Sometimes it's hard to know what to say, or how to help when a friend or family member has been diagnosed with cancer.
There are the physical effects – especially around how the disease can affect day-to-day life – and the emotional roller coaster that often starts from spotting the first worrying sign until given the all clear, or advised we’re in remission.
After all everyone, being unique individuals will cope differently – and we can feel lost and frightened for them.
Some – not all - people living with cancer or caring for them may draw comfort from a book called The Emperor of All Maladies by Siddhartha Mukherjee an American oncologist. He set out to write a history of cancer – but it became a biography of the disease – and won the Pulitzer Prize for general non-fiction in 2011. It won’t be everyone’s cup of tea, that’s for sure.
The softback edition could be used as a doorstop for one – and the sheer volume of information is unfortunately enough to put a lot of people off.

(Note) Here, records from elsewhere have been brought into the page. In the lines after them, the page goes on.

**src/rtl/decoder.sv**
```systemverilog
// ID stage: decodes the IF/ID word, reads the 32x32 register file with write-first bypass, and extends the immediate.
// One cycle from IF_ID to ID_EX. There is no backpressure: the stage captures on every rising edge.
module decoder (
    input  logic         clock,
    input  logic         reset_n,
    input  logic [63:0]  IF_ID,
    input  logic         wb_en,
    input  logic [4:0]   wb_addr,
    input  logic [31:0]  wb_data,
    output logic [180:0] ID_EX
);

    localparam logic [3:0] ALU_AND = 4'b0000;
    localparam logic [3:0] ALU_OR  = 4'b0001;
    localparam logic [3:0] ALU_ADD = 4'b0010;
    localparam logic [3:0] ALU_SUB = 4'b0110;
    localparam logic [3:0] ALU_SLT = 4'b0111;
    localparam logic [3:0] ALU_NOR = 4'b1100;

    localparam logic [5:0] OP_RTYPE = 6'h00;
    localparam logic [5:0] OP_J     = 6'h02;
    localparam logic [5:0] OP_BEQ   = 6'h04;
    localparam logic [5:0] OP_ADDI  = 6'h08;
    localparam logic [5:0] OP_SLTI  = 6'h0A;
    localparam logic [5:0] OP_ANDI  = 6'h0C;
    localparam logic [5:0] OP_ORI   = 6'h0D;
    localparam logic [5:0] OP_LW    = 6'h23;
    localparam logic [5:0] OP_SW    = 6'h2B;

    logic [31:0]  w_instr;
    logic [5:0]   w_op;
    logic [5:0]   w_funct;
    logic [4:0]   w_rs;
    logic [4:0]   w_rt;
    logic [4:0]   w_rd;
    logic [31:0]  w_rs_data;
    logic [31:0]  w_rt_data;
    logic [31:0]  w_imm32;
    logic [3:0]   w_alu_ctrl;
    logic [7:0]   w_ctrl;
    logic         w_zero_ext;
    logic [180:0] w_id_ex;

    logic [31:0]  r_regs [32];
    logic [180:0] r_id_ex;

    assign w_instr = IF_ID[31:0];
    assign w_op    = w_instr[31:26];
    assign w_funct = w_instr[5:0];
    assign w_rs    = w_instr[25:21];
    assign w_rt    = w_instr[20:16];
    assign w_rd    = w_instr[15:11];

    always_ff @(posedge clock or negedge reset_n) begin
        if (!reset_n) begin
            for (int i = 0; i < 32; i++) begin
                r_regs[i] <= '0;
            end
        end else if (wb_en && (wb_addr != 5'd0)) begin
            r_regs[wb_addr] <= wb_data;
        end
    end

    // Write-first: a same-cycle writeback to a source register is forwarded.
    always_comb begin
        w_rs_data = r_regs[w_rs];
        w_rt_data = r_regs[w_rt];
        if (w_rs == 5'd0) begin
            w_rs_data = '0;
        end else if (wb_en && (wb_addr == w_rs)) begin
            w_rs_data = wb_data;
        end
        if (w_rt == 5'd0) begin
            w_rt_data = '0;
        end else if (wb_en && (wb_addr == w_rt)) begin
            w_rt_data = wb_data;
        end
    end

    // w_ctrl = {reg_dst, alu_src, mem_to_reg, reg_write, mem_read, mem_write, branch, jump}
    always_comb begin
        w_ctrl     = 8'h00;
        w_alu_ctrl = ALU_AND;
        w_zero_ext = 1'b0;
        case (w_op)
            OP_RTYPE: begin
                w_ctrl = 8'b1001_0000;
                case (w_funct)
                    6'h20:   w_alu_ctrl = ALU_ADD;
                    6'h22:   w_alu_ctrl = ALU_SUB;
                    6'h24:   w_alu_ctrl = ALU_AND;
                    6'h25:   w_alu_ctrl = ALU_OR;
                    6'h27:   w_alu_ctrl = ALU_NOR;
                    6'h2A:   w_alu_ctrl = ALU_SLT;
                    default: w_ctrl     = 8'h00;
                endcase
            end
            OP_LW: begin
                w_ctrl     = 8'b0111_1000;
                w_alu_ctrl = ALU_ADD;
            end
            OP_SW: begin
                w_ctrl     = 8'b0100_0100;
                w_alu_ctrl = ALU_ADD;
            end
            OP_BEQ: begin
                w_ctrl     = 8'b0000_0010;
                w_alu_ctrl = ALU_SUB;
            end
            OP_ADDI: begin
                w_ctrl     = 8'b0101_0000;
                w_alu_ctrl = ALU_ADD;
            end
            OP_SLTI: begin
                w_ctrl     = 8'b0101_0000;
                w_alu_ctrl = ALU_SLT;
            end
            OP_ANDI: begin
                w_ctrl     = 8'b0101_0000;
                w_alu_ctrl = ALU_AND;
                w_zero_ext = 1'b1;
            end
            OP_ORI: begin
                w_ctrl     = 8'b0101_0000;
                w_alu_ctrl = ALU_OR;
                w_zero_ext = 1'b1;
            end
            OP_J: begin
                w_ctrl     = 8'b0000_0001;
            end
            default: begin
                w_ctrl     = 8'h00;
            end
        endcase
    end

    assign w_imm32 = w_zero_ext ? {16'h0000, w_instr[15:0]} : {{16{w_instr[15]}}, w_instr[15:0]};

    assign w_id_ex = {IF_ID[63:32], w_rs_data, w_rt_data, w_imm32,
                      w_rs, w_rt, w_rd, w_instr[25:0], w_alu_ctrl, w_ctrl};

    always_ff @(posedge clock or negedge reset_n) begin
        if (!reset_n) begin
            r_id_ex <= '0;
        end else begin
            r_id_ex <= w_id_ex;
        end
    end

    assign ID_EX = r_id_ex;

endmodule

```
**config.mk**
```make
export PLATFORM = sky130hd
export DESIGN_NAME = decoder
export DESIGN_NICKNAME = d
export VERILOG_FILES = /design/src/rtl/decoder.sv
export SDC_FILE = /design/constraint.sdc
export NUM_CORES = 2
export LEC_CHECK = 0
export ABC_AREA = 1
export CORE_ASPECT_RATIO = 0.9
export CORE_MARGIN = 2
export CORE_UTILIZATION = 35
export CTS_CLUSTER_DIAMETER = 60
export DETAILED_ROUTE_END_ITERATION = 8
export MAX_ROUTING_LAYER = met4
export PLACE_DENSITY = 0.58
export SKIP_LAST_GASP = 1
export SLEW_MARGIN = 20
export SYNTH_ARGS = -nofsm -noshare
export SYNTH_HDL_FRONTEND = slang
export SYNTH_SLANG_ARGS = --single-unit
```
**constraint.sdc**
```tcl
create_clock -name clock -period 1.9 [get_ports clock]
set_clock_uncertainty 0.15 [all_clocks]
set_input_delay 0.285 -clock clock [delete_from_list [all_inputs] [get_ports clock]]
set_output_delay 0.285 -clock clock [all_outputs]
set_load 0.02 [all_outputs]
```
==> summary.txt <==
Outcome
  • Status: finished, violations left
  • Failing checks: setup timing

Worst setup path
  • Reg2Reg Setup Slack: 0.05 ns
  • CP Class: flip-flop to output port
  • Crit path required time: 1.46 ns
  • CP Max Fanout: 1
  • Critical path, cell by cell: buf_6
  • CP max stage delay: 0.54 ns
  • CP top delay family: flip-flops
  • End of the worst register-to-register path: ID_EX[146]
  • R2R cell count: 9
  • Slowest-stage cell, CP: dfrtp_2
  • Stages on the worst setup path: 1
  • Setup crit end kind: output port
  • R2R Path Start: r_regs[733]
  • CP Buf/Inv Count: 1
  • Critical path startpoint category: flip-flop
  • Crit. Startpoint: ID_EX[102]
  • Crit path arrival time: between 1.5 and 2 ns

Synth
  • Post-Syn Nets: around 9.2k
  • Synthesized cell area: 63500 sq um
  • Adder and majority gate portion of the synthesized area: 0%
  • Post-synthesis compound-gate area fraction: 12.6%
  • Seq/Total Area, Yosys: 45.6%
  • Mean Syn Cell Area: 6.98 sq um
  • Multiplexer area fraction after synthesis: 0%
  • Synth Area in Simple Gates: 30.6%
  • Yosys cell types: 29
  • Mapped Cells: approximately 9k
  • Syn. warnings: 0
  • Xor and xnor area share after synthesis: 0.0414%
  • Main combinational cell family by area after synthesis: simple AND/OR/NAND/NOR gates
  • Synth Register Bits: 1158

Clocking
  • Clk buf depth: 3
  • Clk_lat worst skew: ~0.8 ns
  • H-tree depth: 4
  • CTS sink cnt: 1158
  • CTS Root Cell: clkbuf_16
  • CTS tree: yes
  • CTS clk-pin slew, worst paths: around 0.060 ns
  • Num CTS Buffers: approximately 150

Floorplan
  • Core Region: 181000 sq um
  • Die area: 185000 sq um
  • Rows: 148
  • Initial Utilization: around a third
  • Num ports: 285
  • Die Y: 408 um
  • Die W: 453 um

Drt
  • WL final: roughly 270 mm
  • Vias per cell: 5.47
  • ANT nets after route: 0
  • Iter 0 DRT Violations: 8829
  • DR WL/cell: about 22 um
  • DR pass1 iterations: 9
  • DRC viols: 0
  • Vias: 65.5k

Timing
  • Fin crit share: 103%
  • Fin. max-slew vios: 0
  • TNS Setup: -0.447 ns
  • Final Hold Viols: 0
  • Max_slew headroom: 43.1%
  • Fin crit period: between 1.5 and 2 ns
  • Min Hold Slack: about 0.052 ns
  • Setup Viol. Count Final: 21
  • Slew of the pin with the lowest slew margin: 0.852 ns
  • RSZ-0062 raised after global routing: yes
  • Final WS setup: -0.0581 ns
  • Highest Clock Rate: 511 MHz

Placed design
  • Routability Congestion: 0.954
  • Dpl ws: -0.509 ns
  • Placed inst area: 74600 sq um
  • Buffers added on ports: 284
  • Placed Cells incl. Taps: 11.7k
  • DP HPWL: 180 mm

Global route
  • Initial antenna violation count: 8
  • Grt ovf: 0
  • Largest net degree at the start of global routing: 88
  • All-Layer GR Usage: a little under 30%
  • Vias in the first global route: 61.4k
  • First-pass GRT wire length: 400 mm

Power
  • Switching share of total power: roughly 32%
  • Int Power: between 50 and 60 mW
  • Sw Pwr: 25.0 mW
  • Worst ir drop on vdd: 1.06 mV
  • Flop pwr share: 40.5%
  • Leak pwr: approximately 39 nW
  • Clk pwr share: 36.9%
  • Logic pwr share: 22.6%
  • P per Cell Area: 974 nW/um^2

Run
  • Max_cap viols: 0

Layout
  • Finished Layout Cells: 12.0k
  • Final net count: 9578
  • Final instance area: 79900 sq um
  • Area Growth Syn to Fin: 25.8%
  • Layout cells sized above 1: about an eighth

Hold path
  • Hold Path Class: primary input to flip-flop
  • Hold Path End: ID_EX[105]
  • Cell depth of the worst hold path: 3
  • Min-delay src: wb_data[20]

But for those who like information and want to know more there’s a lot here. Mukherjee describes probably the earliest recorded case of breast cancer to 3,000 – 2,500 B.C.. Papyrus scrolls provide authentic accounts of breast cancer. A case - attributable to Imhotep, the Egyptian physician-architect - was deemed incurable if the disease was “cool to touch, bulging and spread all over the breast”.
Chimney sweeps' carcinoma was first detected in 1775 and has the distinction of being the first reported form of occupational cancer. It is actually a squamous cell carcinoma of the skin of the scrotum. Warts caused by the irritation from soot particles, if not excised, developed into a scrotal cancer.
This eventually proceeded up the spermatic cord into the abdomen where it would prove fatal. It primarily affected chimney sweeps in their late teens and early twenties who had been in contact with soot since their early childhood and was principally a British phenomenon; in Germany, for example, sweeps wore tight-fitting protective clothing which prevented the soot from accumulating on the lower surface of the scrotum, whereas boys in the UK were once sent up the chimneys wearing only trousers and shirt, and occasionally naked.
So if you find this kind of background and context interesting and comforting then this is the book for you. Mukherjee also describes the search throughout the 20th Century for a cure as it was believed one cure would fit all cancers. Which of course we now know isn’t true.
The Emperor of All Maladies certainly brings home to you how far we’ve come and that our chances of living with and beating the disease are better now than they have been at any time in history.